_Activity_
Your answer is a number only: how many lines in the data below contain "clock"?

Stored data

★ ★ ★

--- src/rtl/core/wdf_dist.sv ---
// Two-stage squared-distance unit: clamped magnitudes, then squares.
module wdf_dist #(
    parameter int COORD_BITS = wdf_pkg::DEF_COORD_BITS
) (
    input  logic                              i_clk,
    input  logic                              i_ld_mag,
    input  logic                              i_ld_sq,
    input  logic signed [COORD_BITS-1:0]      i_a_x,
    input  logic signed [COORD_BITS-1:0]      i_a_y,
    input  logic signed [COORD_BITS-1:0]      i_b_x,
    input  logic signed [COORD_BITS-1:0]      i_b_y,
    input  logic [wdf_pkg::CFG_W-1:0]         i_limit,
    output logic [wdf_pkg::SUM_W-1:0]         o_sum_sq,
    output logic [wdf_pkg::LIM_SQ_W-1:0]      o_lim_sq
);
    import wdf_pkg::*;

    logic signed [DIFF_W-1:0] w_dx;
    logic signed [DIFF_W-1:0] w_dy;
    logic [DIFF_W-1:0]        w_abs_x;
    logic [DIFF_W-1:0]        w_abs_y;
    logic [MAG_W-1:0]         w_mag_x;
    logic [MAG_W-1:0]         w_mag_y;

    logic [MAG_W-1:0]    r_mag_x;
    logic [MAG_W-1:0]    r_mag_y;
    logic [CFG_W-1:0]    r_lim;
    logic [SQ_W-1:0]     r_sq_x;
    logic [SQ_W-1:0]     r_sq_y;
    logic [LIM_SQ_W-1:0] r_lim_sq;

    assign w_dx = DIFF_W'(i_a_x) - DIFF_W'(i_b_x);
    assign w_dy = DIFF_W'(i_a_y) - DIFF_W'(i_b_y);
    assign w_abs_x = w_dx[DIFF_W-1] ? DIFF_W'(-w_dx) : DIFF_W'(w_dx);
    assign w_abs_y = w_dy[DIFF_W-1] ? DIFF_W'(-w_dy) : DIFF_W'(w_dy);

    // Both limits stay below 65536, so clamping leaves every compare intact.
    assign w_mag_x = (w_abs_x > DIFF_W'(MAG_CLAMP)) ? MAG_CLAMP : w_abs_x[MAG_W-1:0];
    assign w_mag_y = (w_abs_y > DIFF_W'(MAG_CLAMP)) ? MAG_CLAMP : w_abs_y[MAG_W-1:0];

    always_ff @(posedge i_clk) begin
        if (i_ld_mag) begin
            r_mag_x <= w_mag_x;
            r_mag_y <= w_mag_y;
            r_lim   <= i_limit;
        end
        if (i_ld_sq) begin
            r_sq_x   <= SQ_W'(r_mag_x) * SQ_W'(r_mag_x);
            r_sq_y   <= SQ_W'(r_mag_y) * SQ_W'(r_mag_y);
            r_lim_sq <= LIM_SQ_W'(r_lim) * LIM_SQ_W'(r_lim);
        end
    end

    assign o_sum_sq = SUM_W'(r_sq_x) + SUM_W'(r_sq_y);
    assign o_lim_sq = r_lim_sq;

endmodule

★ ★ ★

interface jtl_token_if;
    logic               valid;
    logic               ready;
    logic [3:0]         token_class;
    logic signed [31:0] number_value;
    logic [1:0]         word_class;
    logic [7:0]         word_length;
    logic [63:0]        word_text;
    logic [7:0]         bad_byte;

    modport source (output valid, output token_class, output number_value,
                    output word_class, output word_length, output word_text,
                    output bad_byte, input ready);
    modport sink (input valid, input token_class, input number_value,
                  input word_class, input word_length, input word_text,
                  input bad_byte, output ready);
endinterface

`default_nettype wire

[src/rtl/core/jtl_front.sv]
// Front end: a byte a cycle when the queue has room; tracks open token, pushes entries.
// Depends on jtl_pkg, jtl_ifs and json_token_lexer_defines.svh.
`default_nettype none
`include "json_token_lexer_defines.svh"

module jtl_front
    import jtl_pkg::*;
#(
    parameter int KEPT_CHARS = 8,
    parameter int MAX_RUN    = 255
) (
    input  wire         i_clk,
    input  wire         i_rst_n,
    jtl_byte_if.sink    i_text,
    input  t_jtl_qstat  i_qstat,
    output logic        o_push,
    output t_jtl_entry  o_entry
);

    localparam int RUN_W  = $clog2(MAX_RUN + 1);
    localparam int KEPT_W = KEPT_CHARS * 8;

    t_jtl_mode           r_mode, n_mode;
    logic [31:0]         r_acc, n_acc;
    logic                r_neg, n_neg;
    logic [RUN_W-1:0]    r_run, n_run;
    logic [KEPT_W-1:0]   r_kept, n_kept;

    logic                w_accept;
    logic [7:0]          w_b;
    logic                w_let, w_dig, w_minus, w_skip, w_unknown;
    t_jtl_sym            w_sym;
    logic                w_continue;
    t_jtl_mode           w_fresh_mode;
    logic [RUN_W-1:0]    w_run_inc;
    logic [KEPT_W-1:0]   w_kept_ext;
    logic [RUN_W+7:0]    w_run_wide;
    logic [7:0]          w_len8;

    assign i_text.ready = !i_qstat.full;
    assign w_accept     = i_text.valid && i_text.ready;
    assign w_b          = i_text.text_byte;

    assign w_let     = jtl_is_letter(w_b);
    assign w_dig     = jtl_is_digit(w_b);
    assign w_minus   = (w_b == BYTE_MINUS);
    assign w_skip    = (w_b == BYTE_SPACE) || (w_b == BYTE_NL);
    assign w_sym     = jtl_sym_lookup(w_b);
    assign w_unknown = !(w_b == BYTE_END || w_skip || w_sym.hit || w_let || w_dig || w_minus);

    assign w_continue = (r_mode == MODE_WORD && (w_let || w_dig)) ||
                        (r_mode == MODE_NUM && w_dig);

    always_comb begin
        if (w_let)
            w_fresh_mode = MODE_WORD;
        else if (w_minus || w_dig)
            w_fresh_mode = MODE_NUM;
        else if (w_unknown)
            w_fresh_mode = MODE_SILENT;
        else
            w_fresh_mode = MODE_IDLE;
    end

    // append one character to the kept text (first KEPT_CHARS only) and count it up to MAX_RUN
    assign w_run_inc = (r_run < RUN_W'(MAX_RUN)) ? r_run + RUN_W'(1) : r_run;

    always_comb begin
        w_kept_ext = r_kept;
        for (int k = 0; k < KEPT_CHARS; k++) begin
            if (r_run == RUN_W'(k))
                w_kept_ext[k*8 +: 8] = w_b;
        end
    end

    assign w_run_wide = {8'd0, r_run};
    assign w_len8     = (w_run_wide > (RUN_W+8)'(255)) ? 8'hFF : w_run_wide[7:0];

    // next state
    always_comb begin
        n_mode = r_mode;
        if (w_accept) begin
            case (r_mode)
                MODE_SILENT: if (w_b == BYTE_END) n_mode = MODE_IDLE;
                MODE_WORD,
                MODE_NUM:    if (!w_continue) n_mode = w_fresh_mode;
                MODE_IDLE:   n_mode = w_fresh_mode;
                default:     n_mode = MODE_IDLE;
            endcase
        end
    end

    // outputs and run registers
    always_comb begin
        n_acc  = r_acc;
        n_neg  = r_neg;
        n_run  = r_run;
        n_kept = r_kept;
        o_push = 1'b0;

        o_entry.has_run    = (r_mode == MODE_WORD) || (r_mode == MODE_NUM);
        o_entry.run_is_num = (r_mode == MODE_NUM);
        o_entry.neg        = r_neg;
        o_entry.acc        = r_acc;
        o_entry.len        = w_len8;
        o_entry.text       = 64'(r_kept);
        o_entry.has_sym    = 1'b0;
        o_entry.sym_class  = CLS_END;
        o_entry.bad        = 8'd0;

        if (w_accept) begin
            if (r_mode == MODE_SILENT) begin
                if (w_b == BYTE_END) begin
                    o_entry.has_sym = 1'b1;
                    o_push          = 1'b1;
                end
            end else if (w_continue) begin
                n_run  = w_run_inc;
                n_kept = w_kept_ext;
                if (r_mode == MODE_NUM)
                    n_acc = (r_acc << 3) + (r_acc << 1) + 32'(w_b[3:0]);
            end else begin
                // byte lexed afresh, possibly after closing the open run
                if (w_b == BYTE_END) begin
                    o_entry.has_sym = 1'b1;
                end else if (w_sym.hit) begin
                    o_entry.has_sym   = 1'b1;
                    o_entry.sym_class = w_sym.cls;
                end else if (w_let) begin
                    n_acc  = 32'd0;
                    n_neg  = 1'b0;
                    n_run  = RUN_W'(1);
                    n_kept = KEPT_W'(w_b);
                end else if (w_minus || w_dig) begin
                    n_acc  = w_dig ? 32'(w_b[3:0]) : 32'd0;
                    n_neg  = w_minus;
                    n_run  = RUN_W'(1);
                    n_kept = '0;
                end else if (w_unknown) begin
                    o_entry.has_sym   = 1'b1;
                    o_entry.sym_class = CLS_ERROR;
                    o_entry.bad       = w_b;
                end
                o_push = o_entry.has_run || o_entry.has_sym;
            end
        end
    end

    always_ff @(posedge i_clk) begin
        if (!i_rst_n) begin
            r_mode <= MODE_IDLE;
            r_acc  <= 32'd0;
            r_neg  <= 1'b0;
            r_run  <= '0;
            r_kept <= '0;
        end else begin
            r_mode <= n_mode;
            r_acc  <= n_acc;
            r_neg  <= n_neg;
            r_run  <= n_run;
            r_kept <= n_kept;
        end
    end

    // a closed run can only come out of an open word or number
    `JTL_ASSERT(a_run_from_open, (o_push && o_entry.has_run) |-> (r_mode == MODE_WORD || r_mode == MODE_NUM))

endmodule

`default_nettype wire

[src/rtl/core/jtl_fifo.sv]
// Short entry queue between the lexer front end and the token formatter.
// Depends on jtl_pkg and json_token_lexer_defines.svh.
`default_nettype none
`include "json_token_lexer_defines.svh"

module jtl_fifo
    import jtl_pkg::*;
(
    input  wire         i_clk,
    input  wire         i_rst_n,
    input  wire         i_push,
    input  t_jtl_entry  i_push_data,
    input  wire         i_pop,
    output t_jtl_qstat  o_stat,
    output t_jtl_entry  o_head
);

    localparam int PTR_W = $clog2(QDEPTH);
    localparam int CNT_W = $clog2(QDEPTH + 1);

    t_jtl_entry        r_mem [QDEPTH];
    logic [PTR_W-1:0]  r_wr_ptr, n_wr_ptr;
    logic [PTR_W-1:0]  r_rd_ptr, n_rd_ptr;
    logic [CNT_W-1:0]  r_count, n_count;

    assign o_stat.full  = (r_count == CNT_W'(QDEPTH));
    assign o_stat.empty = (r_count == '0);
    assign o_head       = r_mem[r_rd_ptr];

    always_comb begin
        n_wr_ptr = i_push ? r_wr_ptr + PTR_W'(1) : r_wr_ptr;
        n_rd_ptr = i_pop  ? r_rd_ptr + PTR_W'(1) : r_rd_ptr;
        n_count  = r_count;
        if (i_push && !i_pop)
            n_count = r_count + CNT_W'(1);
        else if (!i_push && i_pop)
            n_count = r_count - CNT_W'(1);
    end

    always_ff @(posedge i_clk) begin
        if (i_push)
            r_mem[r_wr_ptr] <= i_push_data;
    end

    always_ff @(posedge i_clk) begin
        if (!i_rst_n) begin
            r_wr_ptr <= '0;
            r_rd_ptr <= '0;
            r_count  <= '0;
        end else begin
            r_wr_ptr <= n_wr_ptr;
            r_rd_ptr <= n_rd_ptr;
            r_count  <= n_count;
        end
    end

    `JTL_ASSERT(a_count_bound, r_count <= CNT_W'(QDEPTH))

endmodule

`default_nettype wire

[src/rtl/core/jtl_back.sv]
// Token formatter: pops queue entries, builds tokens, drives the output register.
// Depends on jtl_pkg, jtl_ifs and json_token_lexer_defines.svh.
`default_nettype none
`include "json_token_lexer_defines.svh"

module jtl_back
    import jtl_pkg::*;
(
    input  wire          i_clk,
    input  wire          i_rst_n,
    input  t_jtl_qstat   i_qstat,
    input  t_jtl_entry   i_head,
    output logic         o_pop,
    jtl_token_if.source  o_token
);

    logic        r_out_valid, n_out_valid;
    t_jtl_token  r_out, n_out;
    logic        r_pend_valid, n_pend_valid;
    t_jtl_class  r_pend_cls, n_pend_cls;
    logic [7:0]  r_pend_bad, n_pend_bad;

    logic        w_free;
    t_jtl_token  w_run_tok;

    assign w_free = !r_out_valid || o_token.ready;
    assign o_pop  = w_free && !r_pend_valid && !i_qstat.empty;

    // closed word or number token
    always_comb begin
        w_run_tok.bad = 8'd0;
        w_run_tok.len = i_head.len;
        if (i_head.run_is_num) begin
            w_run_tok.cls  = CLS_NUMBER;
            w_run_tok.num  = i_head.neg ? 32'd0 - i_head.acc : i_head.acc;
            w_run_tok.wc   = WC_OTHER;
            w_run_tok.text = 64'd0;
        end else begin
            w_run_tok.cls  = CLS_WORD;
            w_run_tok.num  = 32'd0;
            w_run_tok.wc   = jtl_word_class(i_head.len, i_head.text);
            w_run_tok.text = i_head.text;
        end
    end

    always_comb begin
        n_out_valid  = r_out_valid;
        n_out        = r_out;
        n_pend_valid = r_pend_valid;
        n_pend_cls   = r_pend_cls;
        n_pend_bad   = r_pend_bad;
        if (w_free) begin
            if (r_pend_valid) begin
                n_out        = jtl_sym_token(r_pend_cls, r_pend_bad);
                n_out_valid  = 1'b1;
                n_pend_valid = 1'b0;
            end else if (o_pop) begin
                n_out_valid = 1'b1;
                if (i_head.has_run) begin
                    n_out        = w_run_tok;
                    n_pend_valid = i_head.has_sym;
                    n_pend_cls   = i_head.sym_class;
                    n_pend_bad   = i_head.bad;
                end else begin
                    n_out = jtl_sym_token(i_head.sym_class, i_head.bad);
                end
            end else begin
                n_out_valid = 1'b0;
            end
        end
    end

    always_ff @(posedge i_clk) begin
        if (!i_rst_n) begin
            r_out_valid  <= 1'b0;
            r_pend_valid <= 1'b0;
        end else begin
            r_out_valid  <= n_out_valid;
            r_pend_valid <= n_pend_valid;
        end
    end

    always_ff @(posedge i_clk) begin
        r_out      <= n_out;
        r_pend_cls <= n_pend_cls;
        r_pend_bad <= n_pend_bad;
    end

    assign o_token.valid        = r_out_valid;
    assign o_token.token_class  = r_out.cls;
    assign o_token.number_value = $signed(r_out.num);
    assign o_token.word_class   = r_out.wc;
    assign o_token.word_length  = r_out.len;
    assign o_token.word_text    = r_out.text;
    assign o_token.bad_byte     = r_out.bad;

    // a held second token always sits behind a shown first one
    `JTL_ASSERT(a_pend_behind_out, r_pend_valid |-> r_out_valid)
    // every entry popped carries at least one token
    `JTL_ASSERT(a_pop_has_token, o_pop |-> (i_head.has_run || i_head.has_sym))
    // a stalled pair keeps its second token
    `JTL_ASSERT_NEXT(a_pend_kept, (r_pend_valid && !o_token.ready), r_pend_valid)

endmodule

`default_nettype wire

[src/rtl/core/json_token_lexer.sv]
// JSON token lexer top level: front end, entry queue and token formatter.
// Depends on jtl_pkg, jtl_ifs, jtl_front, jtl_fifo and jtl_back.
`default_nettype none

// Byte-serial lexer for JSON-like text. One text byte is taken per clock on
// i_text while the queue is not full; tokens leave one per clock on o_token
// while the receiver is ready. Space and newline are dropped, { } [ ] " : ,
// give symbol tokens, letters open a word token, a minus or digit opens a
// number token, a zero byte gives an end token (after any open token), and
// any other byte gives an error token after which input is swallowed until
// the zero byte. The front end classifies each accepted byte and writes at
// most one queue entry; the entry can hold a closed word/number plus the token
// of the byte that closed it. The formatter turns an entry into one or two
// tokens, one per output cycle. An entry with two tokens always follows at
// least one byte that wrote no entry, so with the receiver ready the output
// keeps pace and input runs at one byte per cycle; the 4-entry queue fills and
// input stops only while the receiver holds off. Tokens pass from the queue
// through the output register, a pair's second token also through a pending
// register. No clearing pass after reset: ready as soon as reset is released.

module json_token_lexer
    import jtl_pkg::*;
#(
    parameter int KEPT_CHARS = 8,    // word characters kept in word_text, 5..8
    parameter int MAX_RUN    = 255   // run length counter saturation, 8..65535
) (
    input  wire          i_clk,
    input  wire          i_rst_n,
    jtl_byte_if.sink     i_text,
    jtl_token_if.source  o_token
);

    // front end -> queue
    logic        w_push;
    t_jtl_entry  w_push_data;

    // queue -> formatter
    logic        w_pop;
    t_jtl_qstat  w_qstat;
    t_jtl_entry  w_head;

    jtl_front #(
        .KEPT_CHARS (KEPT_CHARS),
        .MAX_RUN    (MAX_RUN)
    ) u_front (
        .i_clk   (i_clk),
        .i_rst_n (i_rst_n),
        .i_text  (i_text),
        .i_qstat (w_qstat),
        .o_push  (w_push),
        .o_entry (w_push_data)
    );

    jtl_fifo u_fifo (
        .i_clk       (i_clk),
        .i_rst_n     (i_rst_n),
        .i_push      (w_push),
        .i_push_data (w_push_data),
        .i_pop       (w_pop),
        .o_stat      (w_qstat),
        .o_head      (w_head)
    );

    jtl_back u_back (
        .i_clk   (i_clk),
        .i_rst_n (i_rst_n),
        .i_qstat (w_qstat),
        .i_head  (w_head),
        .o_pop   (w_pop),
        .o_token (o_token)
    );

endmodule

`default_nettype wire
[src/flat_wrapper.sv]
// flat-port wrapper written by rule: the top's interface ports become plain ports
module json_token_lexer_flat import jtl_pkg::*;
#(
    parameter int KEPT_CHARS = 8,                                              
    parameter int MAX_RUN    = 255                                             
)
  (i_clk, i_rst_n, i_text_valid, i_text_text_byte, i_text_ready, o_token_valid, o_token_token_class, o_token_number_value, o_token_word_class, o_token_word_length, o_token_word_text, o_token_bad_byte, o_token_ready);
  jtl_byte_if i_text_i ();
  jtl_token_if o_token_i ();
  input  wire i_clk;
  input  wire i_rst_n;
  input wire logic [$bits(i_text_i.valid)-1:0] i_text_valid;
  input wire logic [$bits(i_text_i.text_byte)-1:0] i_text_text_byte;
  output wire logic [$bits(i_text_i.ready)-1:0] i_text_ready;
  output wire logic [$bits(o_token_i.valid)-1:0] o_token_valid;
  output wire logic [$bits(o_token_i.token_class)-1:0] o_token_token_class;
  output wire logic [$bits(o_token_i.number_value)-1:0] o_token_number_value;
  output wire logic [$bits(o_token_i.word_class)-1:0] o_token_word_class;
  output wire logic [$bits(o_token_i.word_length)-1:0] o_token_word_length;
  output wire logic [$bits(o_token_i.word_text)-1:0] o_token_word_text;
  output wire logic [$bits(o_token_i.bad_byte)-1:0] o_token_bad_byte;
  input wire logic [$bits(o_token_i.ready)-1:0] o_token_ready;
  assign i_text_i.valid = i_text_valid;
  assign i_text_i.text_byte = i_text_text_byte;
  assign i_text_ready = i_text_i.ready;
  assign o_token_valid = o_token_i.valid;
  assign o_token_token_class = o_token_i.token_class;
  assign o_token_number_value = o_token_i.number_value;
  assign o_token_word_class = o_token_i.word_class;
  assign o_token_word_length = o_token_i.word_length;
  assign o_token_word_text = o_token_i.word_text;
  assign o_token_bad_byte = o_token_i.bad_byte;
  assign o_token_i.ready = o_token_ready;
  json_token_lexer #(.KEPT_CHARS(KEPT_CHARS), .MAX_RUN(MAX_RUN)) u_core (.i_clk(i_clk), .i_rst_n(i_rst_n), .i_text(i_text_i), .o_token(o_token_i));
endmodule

★ ★ ★

_Result for this task_
2